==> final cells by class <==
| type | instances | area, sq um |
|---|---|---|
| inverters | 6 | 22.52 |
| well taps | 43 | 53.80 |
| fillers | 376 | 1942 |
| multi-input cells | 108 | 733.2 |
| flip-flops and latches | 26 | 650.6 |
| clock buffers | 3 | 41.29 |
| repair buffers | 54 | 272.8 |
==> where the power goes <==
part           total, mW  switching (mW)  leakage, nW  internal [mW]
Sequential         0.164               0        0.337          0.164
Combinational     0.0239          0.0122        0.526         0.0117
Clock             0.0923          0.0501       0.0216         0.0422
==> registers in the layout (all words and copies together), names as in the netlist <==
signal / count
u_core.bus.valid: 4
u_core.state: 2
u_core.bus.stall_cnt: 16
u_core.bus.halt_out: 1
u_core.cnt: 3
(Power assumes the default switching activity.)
===== src/rtl/status_value_drain.sv =====
// Consumer stage for the status value vector: pulls head entries into a
// 2-entry output FIFO, optionally filters a value, counts traffic and flags stalls.
module status_value_drain #(
  parameter int unsigned WIDTH        = 4,
  parameter int unsigned CNT_W        = 8,
  parameter int unsigned STALL_CYCLES = 16
) (
  input  logic             clk_i,
  input  logic             rsn_i,
  input  logic [WIDTH-1:0] sv_value_i,
  input  logic             sv_valid_i,
  output logic             sv_pull_o,
  output logic [WIDTH-1:0] out_value_o,
  output logic             out_valid_o,
  input  logic             out_ready_i,
  input  logic             flush_i,
  input  logic             drop_en_i,
  input  logic [WIDTH-1:0] drop_value_i,
  output logic [CNT_W-1:0] fwd_count_o,
  output logic [CNT_W-1:0] drop_count_o,
  output logic             stall_o
);

  localparam int unsigned SW = $clog2(STALL_CYCLES + 1);
  localparam logic [SW-1:0] STALL_MAX = SW'(STALL_CYCLES);

  logic [WIDTH-1:0] mem_q [2];
  logic [WIDTH-1:0] mem_d [2];
  logic             rd_ptr_q, rd_ptr_d;
  logic             wr_ptr_q, wr_ptr_d;
  logic [1:0]       occ_q, occ_d;
  logic [CNT_W-1:0] fwd_q, fwd_d;
  logic [CNT_W-1:0] drop_q, drop_d;
  logic [SW-1:0]    stall_cnt_q, stall_cnt_d;
  logic             stall_q, stall_d;

  logic match, full, pop, push, stalling;

  // Pull ignores out_ready_i so no combinational path runs from consumer to vector;
  // rsn_i gating keeps the pull low while reset is held.
  assign match       = drop_en_i & (sv_value_i == drop_value_i);
  assign full        = (occ_q == 2'd2);
  assign sv_pull_o   = rsn_i & sv_valid_i & ~flush_i & (match | ~full);
  assign out_valid_o = (occ_q != 2'd0);
  assign out_value_o = mem_q[rd_ptr_q];
  assign pop         = out_valid_o & out_ready_i & ~flush_i;
  assign push        = sv_pull_o & ~match;
  assign stalling    = out_valid_o & ~out_ready_i;

  assign fwd_count_o  = fwd_q;
  assign drop_count_o = drop_q;
  assign stall_o      = stall_q;

  always_comb begin
    mem_d       = mem_q;
    rd_ptr_d    = rd_ptr_q;
    wr_ptr_d    = wr_ptr_q;
    occ_d       = occ_q;
    fwd_d       = fwd_q;
    drop_d      = drop_q;
    stall_cnt_d = stall_cnt_q;
    stall_d     = stall_q;

    if (flush_i) begin
      rd_ptr_d    = 1'b0;
      wr_ptr_d    = 1'b0;
      occ_d       = 2'd0;
      stall_cnt_d = '0;
      stall_d     = 1'b0;
    end else begin
      if (push) begin
        mem_d[wr_ptr_q] = sv_value_i;
        wr_ptr_d        = ~wr_ptr_q;
      end
      if (pop) begin
        rd_ptr_d = ~rd_ptr_q;
      end
      occ_d = occ_q + {1'b0, push} - {1'b0, pop};

      if (pop && (fwd_q != '1)) begin
        fwd_d = fwd_q + CNT_W'(1);
      end

      if (stalling) begin
        if (stall_cnt_q != STALL_MAX) begin
          stall_cnt_d = stall_cnt_q + SW'(1);
        end
      end else begin
        stall_cnt_d = '0;
      end
      stall_d = stall_q | (stall_cnt_d == STALL_MAX);
    end

    // Filtered entries are counted even on a flush-free full buffer; flush blocks the pull itself.
    if (sv_pull_o && match && (drop_q != '1)) begin
      drop_d = drop_q + CNT_W'(1);
    end
  end

  always_ff @(posedge clk_i or negedge rsn_i) begin
    if (!rsn_i) begin
      for (int unsigned i = 0; i < 2; i++) begin
        mem_q[i] <= '0;
      end
      rd_ptr_q    <= 1'b0;
      wr_ptr_q    <= 1'b0;
      occ_q       <= 2'd0;
      fwd_q       <= '0;
      drop_q      <= '0;
      stall_cnt_q <= '0;
      stall_q     <= 1'b0;
    end else begin
      mem_q       <= mem_d;
      rd_ptr_q    <= rd_ptr_d;
      wr_ptr_q    <= wr_ptr_d;
      occ_q       <= occ_d;
      fwd_q       <= fwd_d;
      drop_q      <= drop_d;
      stall_cnt_q <= stall_cnt_d;
      stall_q     <= stall_d;
    end
  end

endmodule


===== config.mk =====
export PLATFORM = sky130hd
export DESIGN_NAME = status_value_drain
export DESIGN_NICKNAME = d
export VERILOG_FILES = /design/src/rtl/status_value_drain.sv
export SDC_FILE = /design/constraint.sdc
export NUM_CORES = 1
export LEC_CHECK = 0
export ABC_AREA = 1
export CAP_MARGIN = 5
export CORE_AREA = 2 2 65 67
export DETAILED_ROUTE_END_ITERATION = 10
export DIE_AREA = 0 0 67 69
export PLACE_DENSITY = 0.75
export REMOVE_ABC_BUFFERS = 1
export SLEW_MARGIN = 20
export SYNTH_ARGS = -nofsm -noshare
export SYNTH_HDL_FRONTEND = slang
export SYNTH_SLANG_ARGS = --single-unit
export TNS_END_PERCENT = 10

===== constraint.sdc =====
create_clock -name clk_i -period 4.3 [get_ports clk_i]
set_input_delay 0.86 -clock clk_i [delete_from_list [all_inputs] [get_ports clk_i]]
set_output_delay 0.86 -clock clk_i [all_outputs]
set_load 0.1 [all_outputs]

==> impl_metrics.toml <==
[outcome]
outcome = "complete, no violations"

[layout]
drive_gt1_frac = 0.126
antenna_cells = 0
design_area_um2 = 2390
utilization = 0.612
syn2layout_area_growth_pct = 27.2
final_nets = 290

[critical_path]
rr_startpoint = "drop_count_o[0]$_DFFE_PN0P_"
critPathLaunch = "sv_value_i[0]"
reg2reg_slack_ps = 2680
crit_arrival_ps = 2310
cp_slowest_cell = "clkdlybuf4s50_1"
crit_required_ps = 3440
crit_chain = "clkdlybuf4s50_1 -> inv_1 -> nand2_1 -> nand2_2 -> nor2_4 -> nand3_4 -> a31oi_1 -> buf_12"
worst-setup-path-type = "primary input to primary output"
start_kind = "primary input"
cp-end-kind = "primary output"
worstPathMaxFanout = 5
critPathMaxStageDelay_ps = 530

[place]
dp_slack_ps = 1160
place.gp.congestion = 0.843
portBuffers = 36
dpl-instance-area_um2 = 2310
dpl.hpwl_um = 2770

[floorplan]
die_height_um = 69
core_area_um2 = 3910
initial_core_util = 0.481
num_rows = 23
die_w_um = 67
io_pins = 37
die_area_um2 = 4620

[detailed_routing]
drcViolationCount = 0
viasPerCell = 4.75
first_pass_iters = 4
wire_per_inst_um = 11.3
routed_wl_um = 3610
dr_total_vias = 1514
antenna_left = 0
drt-initial-drc-count = 75

[logic_synthesis]
synth_top_area_cell = "dfrtp_1"
ys_seq_elements = 34
avgSynthCellArea_um2 = 8.29
synth_area_leaders = "dfrtp_1 (45%), nand2_1 (15%), xnor2_1 (5.1%)"
yosys_warnings = 0
synth_top_area_frac = 0.452
synthCells = 227
synth_area_um2 = 1880
yosysSeqAreaShare = 0.452
ys_types = 28

[timing]
fin_tns_setup_ps = 0
rsz0062_at_grt = "false"
worstMarginPinSlew_ps = 971
period_share = 0.736
fin_crit_ps = 3170
skew_ps = 2.84
slew_viol_final = 0
fmax_mhz = 316
setup_viol = 0
hold_viol_final = 0
timing.final.ws_setup_ps = 1130
slew_headroom = 0.351

[run]
maxCapViolations = 0

[power]
vdd.ir_drop.worst_mv = 0.251
leakagePower_nw = 1.15
p_per_area_nw_per_um2 = 466

[clock_tree]
h-tree-depth = 2
postCtsHoldBufs = 0
numCtsBuffers = 5
root_buffer = "clkbuf_8"
insertion_delay_ps = 290
clkSinkCount = 34
clock_path_buffers = 2
clk_pin_slew_ps = 60
cts_resized = 0
postCtsSetupBuffers = 0
cts_tree = "yes"

[grt]
grt.total_usage = 0.175
grt_pass1_wl_um = 6130
antenna_found_initial = 0
grt_overflow = 0
grt_pass1_vias = 1430
grt_max_degree = 35

[hold_path]
hp-class = "flop to flop"
min-delay-start = "mem_q[3]$_DFFE_PN0P_"
## where the power goes
| group | total [W] | internal [W] | switching (W) |
|---|---|---|---|
| Sequential | 0.000408 | 0.000368 | 0.0000405 |
| Clock | 0.000233 | 0.000123 | 0.000110 |
| Combinational | 0.000474 | 0.000117 | 0.000357 |
## cells in the final DEF (no fill, tap or decap), types with 2 or more instances in the layout
| cell type | n |
|---|---|
| nand2_1 | 75 |
| clkdlybuf4s50_1 | 35 |
| dfrtp_1 | 34 |
| inv_1 | 23 |
| nor2_1 | 17 |
| nand3_1 | 17 |
| xnor2_1 | 11 |
| xor2_1 | 9 |
| nand2_2 | 8 |
| ha_1 | 6 |
| clkbuf_8 | 6 |
| nor2_2 | 3 |
| o21ai_2 | 3 |
| nor2_4 | 2 |
| nand3_2 | 2 |
| inv_2 | 2 |
| nand4_1 | 2 |
## metal layers
layer  global-route usage  vias up  wire length, um
met3               0.0587        6              143
met5                    0        -                0
met4               0.0612        0               53
met1                0.225      694             1720
li1                     -      788                -
met2                0.273       26             1690
## state kept, by name, summed over array words and instances (netlist names)
| name | flops |
|---|---|
| drop_count_o | 8 |
| fwd_count_o | 8 |
| mem_q | 8 |
| stall_cnt_q | 5 |
| occ_q | 2 |
| rd_ptr_q | 1 |
| stall_o | 1 |
| wr_ptr_q | 1 |
## cells in the mapped netlist, drive strengths merged
cell	count
nand2	84
dfrtp	34
inv	26
nor2	22
nand3	20
xnor2	11
xor2	9
ha	6
o21ai	5
a21oi	2
a31oi	2
nand4	2
buf	1
clkinv	1
nand3b	1
nor3	1
## worst max-delay path, delay by kind of cell
family / cells / cell delay, ps
buffers and inverters: 3 / 800
AND/OR/NAND/NOR: 4 / 330
AO/OA/AOI/OAI: 1 / 300
## layout make-up
class                      instances  area, um2
tap                               50       62.6
timing repair buffer              37        378
clock buffer                       6       82.6
inverter                          27        105
fill                             383       1520
multi-input combinational        165        915
sequential                        34        851
## worst paths after layout
path                                               end  cells after the start
setup reg to reg           drop_count_o[6]$_DFFE_PN0P_                      7
max in group asynchronous         mem_q[5]$_DFFE_PN0P_                      2
hold / removal                    mem_q[3]$_DFFE_PN0P_                      2
hold reg to reg                   mem_q[3]$_DFFE_PN0P_                      2
min in group asynchronous   fwd_count_o[3]$_DFFE_PN0P_                      2
setup / recovery                             sv_pull_o                      8
## cell families (layout without fill, tap and decap cells)
| kind of cell | count (synthesis) | after routing | share of synthesized area |
|---|---|---|---|
| AND/OR/NAND/NOR | 130 | 130 | 0.316 |
| flip-flops | 34 | 34 | 0.452 |
| buffers and inverters | 28 | 70 | 0.0618 |
| XOR/XNOR | 20 | 20 | 0.0931 |
| AO/OA/AOI/OAI | 9 | 9 | 0.0366 |
| adder cells (fa/ha/maj) | 6 | 6 | 0.0399 |
## through the flow
stage                     hold WS [ps]  std cells  power (W)
after floorplan                    449        226   0.000774
after global placement             465        313   0.000886
after detailed placement           469        313   0.000890
after CTS                          486        319    0.00113
after global routing               500        319    0.00117
final                              481        319    0.00112
No activity file was read; power rests on OpenSTA's default activity.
-------
Activity - Precisely the lines between those holding "switching (W) |" and "hold / removal", inclusive, are to be reproduced from the listing above, with nothing added.

Solution -
| group | total [W] | internal [W] | switching (W) |
|---|---|---|---|
| Sequential | 0.000408 | 0.000368 | 0.0000405 |
| Clock | 0.000233 | 0.000123 | 0.000110 |
| Combinational | 0.000474 | 0.000117 | 0.000357 |
## cells in the final DEF (no fill, tap or decap), types with 2 or more instances in the layout
| cell type | n |
|---|---|
| nand2_1 | 75 |
| clkdlybuf4s50_1 | 35 |
| dfrtp_1 | 34 |
| inv_1 | 23 |
| nor2_1 | 17 |
| nand3_1 | 17 |
| xnor2_1 | 11 |
| xor2_1 | 9 |
| nand2_2 | 8 |
| ha_1 | 6 |
| clkbuf_8 | 6 |
| nor2_2 | 3 |
| o21ai_2 | 3 |
| nor2_4 | 2 |
| nand3_2 | 2 |
| inv_2 | 2 |
| nand4_1 | 2 |
## metal layers
layer  global-route usage  vias up  wire length, um
met3               0.0587        6              143
met5                    0        -                0
met4               0.0612        0               53
met1                0.225      694             1720
li1                     -      788                -
met2                0.273       26             1690
## state kept, by name, summed over array words and instances (netlist names)
| name | flops |
|---|---|
| drop_count_o | 8 |
| fwd_count_o | 8 |
| mem_q | 8 |
| stall_cnt_q | 5 |
| occ_q | 2 |
| rd_ptr_q | 1 |
| stall_o | 1 |
| wr_ptr_q | 1 |
## cells in the mapped netlist, drive strengths merged
cell	count
nand2	84
dfrtp	34
inv	26
nor2	22
nand3	20
xnor2	11
xor2	9
ha	6
o21ai	5
a21oi	2
a31oi	2
nand4	2
buf	1
clkinv	1
nand3b	1
nor3	1
## worst max-delay path, delay by kind of cell
family / cells / cell delay, ps
buffers and inverters: 3 / 800
AND/OR/NAND/NOR: 4 / 330
AO/OA/AOI/OAI: 1 / 300
## layout make-up
class                      instances  area, um2
tap                               50       62.6
timing repair buffer              37        378
clock buffer                       6       82.6
inverter                          27        105
fill                             383       1520
multi-input combinational        165        915
sequential                        34        851
## worst paths after layout
path                                               end  cells after the start
setup reg to reg           drop_count_o[6]$_DFFE_PN0P_                      7
max in group asynchronous         mem_q[5]$_DFFE_PN0P_                      2
hold / removal                    mem_q[3]$_DFFE_PN0P_                      2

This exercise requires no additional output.